What is needed: Check every line of the material below, and show those that contain "through".
[Start of Attachment]
File: config.mk
export PLATFORM = sky130hd
export DESIGN_NAME = ili_spi_byte_tx_flat
export DESIGN_NICKNAME = d
export VERILOG_FILES = /design/src/rtl/ili_spi_byte_tx_if.sv /design/src/rtl/ili_spi_byte_tx.sv /design/src/flat_wrapper.sv
export SDC_FILE = /design/constraint.sdc
export NUM_CORES = 1
export LEC_CHECK = 0
export CAP_MARGIN = 15
export CORE_MARGIN = 3
export CORE_UTILIZATION = 42
export CTS_CLUSTER_DIAMETER = 60
export CTS_CLUSTER_SIZE = 25
export DETAILED_ROUTE_END_ITERATION = 6
export GPL_TIMING_DRIVEN = 1
export PLACE_DENSITY = 0.72
export SYNTH_ARGS = -nofsm -noshare
export SYNTH_HDL_FRONTEND = slang
export SYNTH_SLANG_ARGS = --single-unit
export TNS_END_PERCENT = 50
File: constraint.sdc
create_clock -name clk -period 1.9 [get_ports clk]
set_input_delay 0.38 -clock clk [delete_from_list [all_inputs] [get_ports clk]]
set_output_delay 0.38 -clock clk [all_outputs]
set_load 0.01 [all_outputs]
File: src/rtl/ili_spi_byte_tx_if.sv
// rtl/ili_spi_byte_tx_if.sv - sequencer-to-transmitter byte request handshake
interface ili_spi_byte_tx_if #(
    parameter int DATA_W = 8
);
    logic              i_send;
    logic [DATA_W-1:0] i_data;
    logic              i_dc;
    logic              i_hold_cs;
    logic              o_busy;
    logic              o_sent;

    modport master (
        output i_send, i_data, i_dc, i_hold_cs,
        input  o_busy, o_sent
    );

    modport slave (
        input  i_send, i_data, i_dc, i_hold_cs,
        output o_busy, o_sent
    );
endinterface

File: src/rtl/ili_spi_byte_tx.sv
// rtl/ili_spi_byte_tx.sv - ILI9341 mode-0 SPI byte transmitter with CS hold
module ili_spi_byte_tx #(
    parameter int CLK_DIV = 2,
    parameter int DATA_W  = 8
) (
    input  logic              clk,
    input  logic              rst,
    ili_spi_byte_tx_if.slave  bus,
    output logic              o_sclk,
    output logic              o_mosi,
    output logic              o_dc,
    output logic              o_cs_n
);
    localparam int HW = $clog2(CLK_DIV + 1);
    localparam int BW = $clog2(DATA_W);
    localparam logic [HW-1:0] HALF_LAST = HW'(CLK_DIV - 1);
    localparam logic [BW-1:0] BIT_LAST  = BW'(DATA_W - 1);

    localparam logic [1:0] ST_IDLE  = 2'd0;
    localparam logic [1:0] ST_SHIFT = 2'd1;
    localparam logic [1:0] ST_TAIL  = 2'd2;
    localparam logic [1:0] ST_DONE  = 2'd3;

    logic [1:0]        state;
    logic [DATA_W-1:0] shreg;
    logic [BW-1:0]     bit_cnt;
    logic [HW-1:0]     half_cnt;
    logic              phase;
    logic              dc_reg;
    logic              hold_flag;

    always_ff @(posedge clk or negedge rst) begin
        if (!rst) begin
            state     <= ST_IDLE;
            shreg     <= '0;
            bit_cnt   <= '0;
            half_cnt  <= '0;
            phase     <= 1'b0;
            dc_reg    <= 1'b1;
            hold_flag <= 1'b0;
        end else begin
            case (state)
                ST_IDLE: begin
                    if (bus.i_send) begin
                        shreg     <= bus.i_data;
                        dc_reg    <= bus.i_dc;
                        hold_flag <= bus.i_hold_cs;
                        bit_cnt   <= BIT_LAST;
                        half_cnt  <= '0;
                        phase     <= 1'b0;
                        state     <= ST_SHIFT;
                    end else if (!bus.i_hold_cs) begin
                        hold_flag <= 1'b0;
                    end
                end
                ST_SHIFT: begin
                    if (half_cnt == HALF_LAST) begin
                        half_cnt <= '0;
                        if (!phase) begin
                            phase <= 1'b1;
                        end else begin
                            phase <= 1'b0;
                            // The last bit is not shifted out so MOSI keeps bit 0 through TAIL and IDLE
                            if (bit_cnt == '0) begin
                                state <= ST_TAIL;
                            end else begin
                                shreg   <= {shreg[DATA_W-2:0], 1'b0};
                                bit_cnt <= bit_cnt - BW'(1);
                            end
                        end
                    end else begin
                        half_cnt <= half_cnt + HW'(1);
                    end
                end
                ST_TAIL: begin
                    if (half_cnt == HALF_LAST) begin
                        half_cnt <= '0;
                        state    <= ST_DONE;
                    end else begin
                        half_cnt <= half_cnt + HW'(1);
                    end
                end
                ST_DONE: state <= ST_IDLE;
                default: state <= ST_IDLE;
            endcase
        end
    end

    assign bus.o_busy = (state != ST_IDLE);
    assign bus.o_sent = (state == ST_DONE);
    assign o_sclk     = (state == ST_SHIFT) && phase;
    assign o_mosi     = shreg[DATA_W-1];
    assign o_dc       = dc_reg;
    assign o_cs_n     = (state == ST_IDLE) ? !hold_flag : 1'b0;
endmodule

File: src/flat_wrapper.sv
// flat-port wrapper written by rule: the top's interface ports become plain ports
module ili_spi_byte_tx_flat 
#(
    parameter int CLK_DIV = 2,
    parameter int DATA_W  = 8
)
  (clk, rst, o_sclk, o_mosi, o_dc, o_cs_n, bus_i_send, bus_i_data, bus_i_dc, bus_i_hold_cs, bus_o_busy, bus_o_sent);
  ili_spi_byte_tx_if #(.DATA_W(DATA_W)) bus_i ();
  input  logic clk;
  input  logic rst;
  output logic o_sclk;
  output logic o_mosi;
  output logic o_dc;
  output logic o_cs_n;
  input wire logic [$bits(bus_i.i_send)-1:0] bus_i_send;
  input wire logic [$bits(bus_i.i_data)-1:0] bus_i_data;
  input wire logic [$bits(bus_i.i_dc)-1:0] bus_i_dc;
  input wire logic [$bits(bus_i.i_hold_cs)-1:0] bus_i_hold_cs;
  output wire logic [$bits(bus_i.o_busy)-1:0] bus_o_busy;
  output wire logic [$bits(bus_i.o_sent)-1:0] bus_o_sent;
  assign bus_i.i_send = bus_i_send;
  assign bus_i.i_data = bus_i_data;
  assign bus_i.i_dc = bus_i_dc;
  assign bus_i.i_hold_cs = bus_i_hold_cs;
  assign bus_o_busy = bus_i.o_busy;
  assign bus_o_sent = bus_i.o_sent;
  ili_spi_byte_tx #(.CLK_DIV(CLK_DIV), .DATA_W(DATA_W)) u_core (.clk(clk), .rst(rst), .bus(bus_i), .o_sclk(o_sclk), .o_mosi(o_mosi), .o_dc(o_dc), .o_cs_n(o_cs_n));
endmodule
**Word-level counts from Yosys, hierarchy flattened**

Index checks and enable logic that the tools add are counted.

- Flip-flop bits (word level): 18
- Bits in latches: 0
- Memory bits (writable): 0
- Bits in read-only memories: 0
- Input bits: 13
- Output and inout bits: 6
- Word-level logic and storage cells: 60
- Memories: 0

- $add $sub $neg: 2
- Multiply operators: 0
- Divide/modulo/power cells: 0
- Order comparisons: 0
- Equality and inequality tests: 11
- Shift operators: 0
- Muxes and demuxes: 26
- Bitwise operators: 0
- Reductions and logical operators: 14

Operators with widths:

| operator | count |
|---|---|
| two-way mux 8 bit | 4 |
| case mux 8 bit (2 select lines) | 1 |
| two-way mux 2 bit | 7 |
| two-way mux 3 bit | 4 |
| AND reduction 5 bit | 2 |
| inequality test 2 x 1 -> 1 bit (second input constant) | 4 |
| case mux 2 bit (4 select lines) | 1 |
| two-way mux 1 bit | 6 |
| inequality test 2 bit (second input constant) | 3 |
| case mux 3 bit (2 select lines) | 1 |
| AND reduction 2 bit | 3 |
| nonzero test 2 bit | 3 |
| equality test 2 x 1 -> 1 bit (second input constant) | 2 |
| equality test 2 bit (second input constant) | 2 |
| case mux 2 bit (2 select lines) | 1 |
| zero test 3 bit | 1 |
| AND reduction 3 bit | 1 |
| subtractor 3 x 1 -> 3 bit (second input constant) | 1 |
| adder 2 x 1 -> 2 bit (second input constant) | 1 |
| zero test 2 bit | 1 |
| case mux 1 bit (2 select lines) | 1 |
| OR reduction 2 bit | 1 |
| logical AND 1 bit | 1 |
| zero test 1 bit | 1 |

**Logic depth before layout (Yosys ltp)**

- Depth in word-level cells: 5
- Mapped depth: 7
- Gate-level depth less buffers: 7

**Worst setup path after synthesis**

OpenSTA, ideal clock, no wires.

- Path type: flip-flop to flip-flop
- Start: register u_core.state[0]
- End: register u_core.bit_cnt[0]
- Library setup time: 125 ps
- Data arrival time: 1,699 ps
- Required time: 1,775 ps
- Slack: 76 ps
- Stages on the path, launching flop included: 8
- Path buffers: 1
- Period minus slack after synthesis: 1,824 ps
- Cell sequence: dfrtp_1 > inv_1 > ha_1 > and2b_4 > a221oi_4 > o211ai_2 > buf_6 > mux2_4

- Longest elaborated chain between the ends: 3
- Elaborated cells on any way between the ends: 9
- Those cells by class: eq/ne (5); mux (1); reduce/logical (3)

RTL lines:

| element | RTL line | text |
|---|---|---|
| from (decl) | ili_spi_byte_tx.sv:24 | `logic [1:0] state;` |
| from (signal assigned) | ili_spi_byte_tx.sv:34 | `state <= ST_IDLE;` |
| from (signal assigned) | ili_spi_byte_tx.sv:51 | `state <= ST_SHIFT;` |
| from (signal assigned) | ili_spi_byte_tx.sv:65 | `state <= ST_TAIL;` |
| equality test 2 x 1 -> 1 bit or zero test 2 bit (tied branches) | ili_spi_byte_tx.sv:42 | `case (state)` |
| inequality test 2 x 1 -> 1 bit (no line) (tied with other cells) | n/a |  |
| AND reduction 5 bit (no line) | n/a |  |
| to (signal assigned) | ili_spi_byte_tx.sv:68 | `bit_cnt <= bit_cnt - BW'(1);` |
| to (decl) | ili_spi_byte_tx.sv:26 | `logic [BW-1:0] bit_cnt;` |

Parallel ways exist; a longest one is shown, timed or not.
A chain may end at the register's enable or synchronous reset.

**Worst setup path after layout**

- Start: register u_core.state[1]
- End: register u_core.bit_cnt[1]

The elaborated chain is that of the path after synthesis.

==> results.json <==
{
  "status": "complete, no violations",
  "die_y_um": 56.5,
  "relSlewSlack_pct": 66.5,
  "grt_max_degree": 12,
  "grt_pass1_vias": 770,
  "r2r_slack_ns": 0.07,
  "cts_hold_buf": 0,
  "numCtsBuffers": 3,
  "wl_per_cell_um": 14.7,
  "num_io_pins": 19,
  "endpoint_kind": "flip-flop",
  "drc": 0,
  "synth_area_per_cell_sq_um": 12.3,
  "synth_warnings": 0,
  "layout.cells.non_filler": 155,
  "max-cap-violations": 0,
  "drt_iter0_drc": 7,
  "ys_seq_area_share_pct": 42.1,
  "fin_nets": 149,
  "routed_wl_um": 2280,
  "fin_crit_ns": 1.83,
  "yosys-top-cells-count": "17 x dfrtp_1, 10 x mux2_2, 10 x mux2_4",
  "synthArstFlopShare_pct": 100,
  "cts_tree": "done",
  "cp_max_fo": 6,
  "rr_startpoint": "u_core.state[1]$_DFFE_PN0P_",
  "arrival_ns": 2.01,
  "power_density_mw_per_mm2": 1850,
  "setup_viol": 0,
  "synth_fp_nets": 108,
  "slew_violations": 0,
  "worst_pin_slew_ns": 0.500,
  "syn_inst": 87,
  "h-tree-depth": 1,
  "cts_buffer_depth": 2,
  "utilization_pct": 66.0,
  "rsz0062_at_grt": "no",
  "hp-class": "in2async",
  "clock-root-buffer": "clkbuf_4",
  "dr.pass1.iters": 4,
  "place.gp.congestion": 0.733,
  "hold_viol": 0,
  "antenna_found_initial": 0,
  "drive_above_1_share_pct": 44.1,
  "clock_sinks": 18,
  "power_leakage_nw": 0.732,
  "finalCritPeriodShare_pct": 96.5,
  "clock_latency_ns": 0.30,
  "netlist.area_leader.share_pct": 39.7,
  "synthMostInstantiatedCell": "dfrtp_1",
  "reg2regPathDepth": 7,
  "port_buffers": 18,
  "fp.coreArea_sq_mm": 0.00232,
  "dp.cells": 142,
  "syn_area_sq_mm": 0.00107,
  "vias_per_cell": 5.03,
  "synth_area_leaders": "dfrtp_1 40%, mux2_4 14%, mux2_2 11%, ha_1 9.3%, inv_1 2.8%",
  "irDropWorstVdd_uv": 1100,
  "ys_seq_elements": 18,
  "diodes": 0,
  "dieArea_sq_mm": 0.00320,
  "synth_flop_cell": "dfrtp_1",
  "hpwl_um": 1530,
  "die_w_um": 56.5,
  "fin_skew_ns": 0.0121,
  "r2r_end": "u_core.bit_cnt[1]$_DFFE_PN0P_",
  "fp-row-count": 17,
  "ant_nets": 0,
  "final.setup.tns_ns": 0,
  "synth-edff-count": 0,
  "grt_use_total_pct": 14.3,
  "synth.distinct_cells": 27,
  "max_freq_ghz": 0.545,
  "overflow": 0,
  "num_vias": 780,
  "cp.required_ns": 2.08,
  "synth_top_area_cell": "dfrtp_1",
  "path_clk_slew_ns": 0.11,
  "area_growth_pct": 42.7,
  "start_util_pct": 46.2,
  "grt_pass1_wl_um": 3570,
  "startpoint_type": "flip-flop",
  "worstSetupPathType": "reg2reg"
}
-- worst max path at each step --
stage,from,endpoint,slack [ns],depth (start not counted)
floorplan,u_core.state[0]$_DFFE_PN0P_,u_core.bit_cnt[0]$_DFFE_PN0P_,0.08,7
global placement,bus_i_send,u_core.shreg[7]$_DFFE_PN0P_,-0.09,6
detailed placement,bus_i_send,u_core.shreg[2]$_DFFE_PN0P_,-0.12,6
CTS,u_core.state[1]$_DFFE_PN0P_,u_core.bit_cnt[1]$_DFFE_PN0P_,0.004,7
global route,u_core.state[0]$_DFFE_PN0P_,bus_o_sent,0.003,4
finish,u_core.state[1]$_DFFE_PN0P_,u_core.bit_cnt[1]$_DFFE_PN0P_,0.07,7
-- power breakdown --
| part | internal (mW) | total (mW) | switching, mW | leakage, nW |
|---|---|---|---|---|
| Clock | 0.117 | 0.238 | 0.121 | 0.0210 |
| Combinational | 1.16 | 1.90 | 0.740 | 0.503 |
| Sequential | 0.569 | 0.689 | 0.121 | 0.208 |
| Total | 1.84 | 2.82 | 0.982 | 0.732 |
-- final cells by class --
class | instances | area, sq um
Tap cell | 28 | 35.0
Inverter | 8 | 30.0
Timing Repair Buffer | 38 | 357
Multi-Input combinational cell | 59 | 621
Fill cell | 171 | 788
Clock buffer | 4 | 36.3
Sequential cell | 18 | 452
-- timing repair --
item	in CTS	in global routing
endpoints found under the hold margin	0	0
setup buffers	5	3
cloned	0	1
resized for setup	9	5
setup endpoints to repair	13	14
pin swaps	0	2
-- layer usage --
metal	vias to the layer above	global-route usage (%)	part of all wire, %
met3	2	4.14	2.0
met5	-	0	0
met4	0	4.07	0.31
met2	5	22.6	51
li1	382	-	-
met1	391	18.9	47
-- sequential cells by signal, indices dropped and copies added, names as in the netlist --
signal            cells
u_core.half_cnt       2
u_core.shreg          8
u_core.state          2
u_core.hold_flag      1
u_core.bit_cnt        3
u_core.phase          1
u_core.o_dc           1
-- critical path, stage by stage, from the launching register on --
cell and delay [ns]:
dfrtp_1 0.38, inv_2 0.08, buf_4 0.15, ha_4 0.17, a221oi_4 0.33, o211ai_4 0.15
buf_12 0.17, mux2_4 0.29
-- through the flow --
step                instance area, sq um  setup WS (ns)  total power, mW  hold WS (ns)
floorplan                           1070         0.0761             1.74        0.0844
global placement                    1370        -0.0886             2.17         0.462
finish                              1530         0.0658             2.82         0.404
detailed placement                  1370         -0.121             2.23         0.468
CTS                                 1460        0.00399             2.60         0.409
global route                        1530        0.00295             3.01         0.409
-- layout by cell type (no fill, tap or decap), types with 2 or more instances in the layout --
cell,instances
nand2_1,8
ha_1,5
a21oi_1,2
inv_2,2
buf_4,18
clkbuf_4,3
nor3_1,2
ha_4,3
clkdlybuf4s50_1,14
mux2_2,10
dlygate4sd2_1,3
dfrtp_1,17
mux2_4,10
inv_1,6
nor2_1,3
mux2i_1,2
-- cells by family (layout without fill, tap and decap cells) --
logic type,after synthesis,count (layout),share of synthesized area (%)
mux,22,22,26.4
simple gates,20,20,9.69
flops,18,18,42.1
buf+inv,10,50,4.32
fa+ha+maj,8,8,9.34
compound gates,8,8,7.35
xor+xnor,1,1,0.817
Power figures use the tool's default switching activity.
[End of Attachment]
Result of the exercise:
                            // The last bit is not shifted out so MOSI keeps bit 0 through TAIL and IDLE
-- through the flow --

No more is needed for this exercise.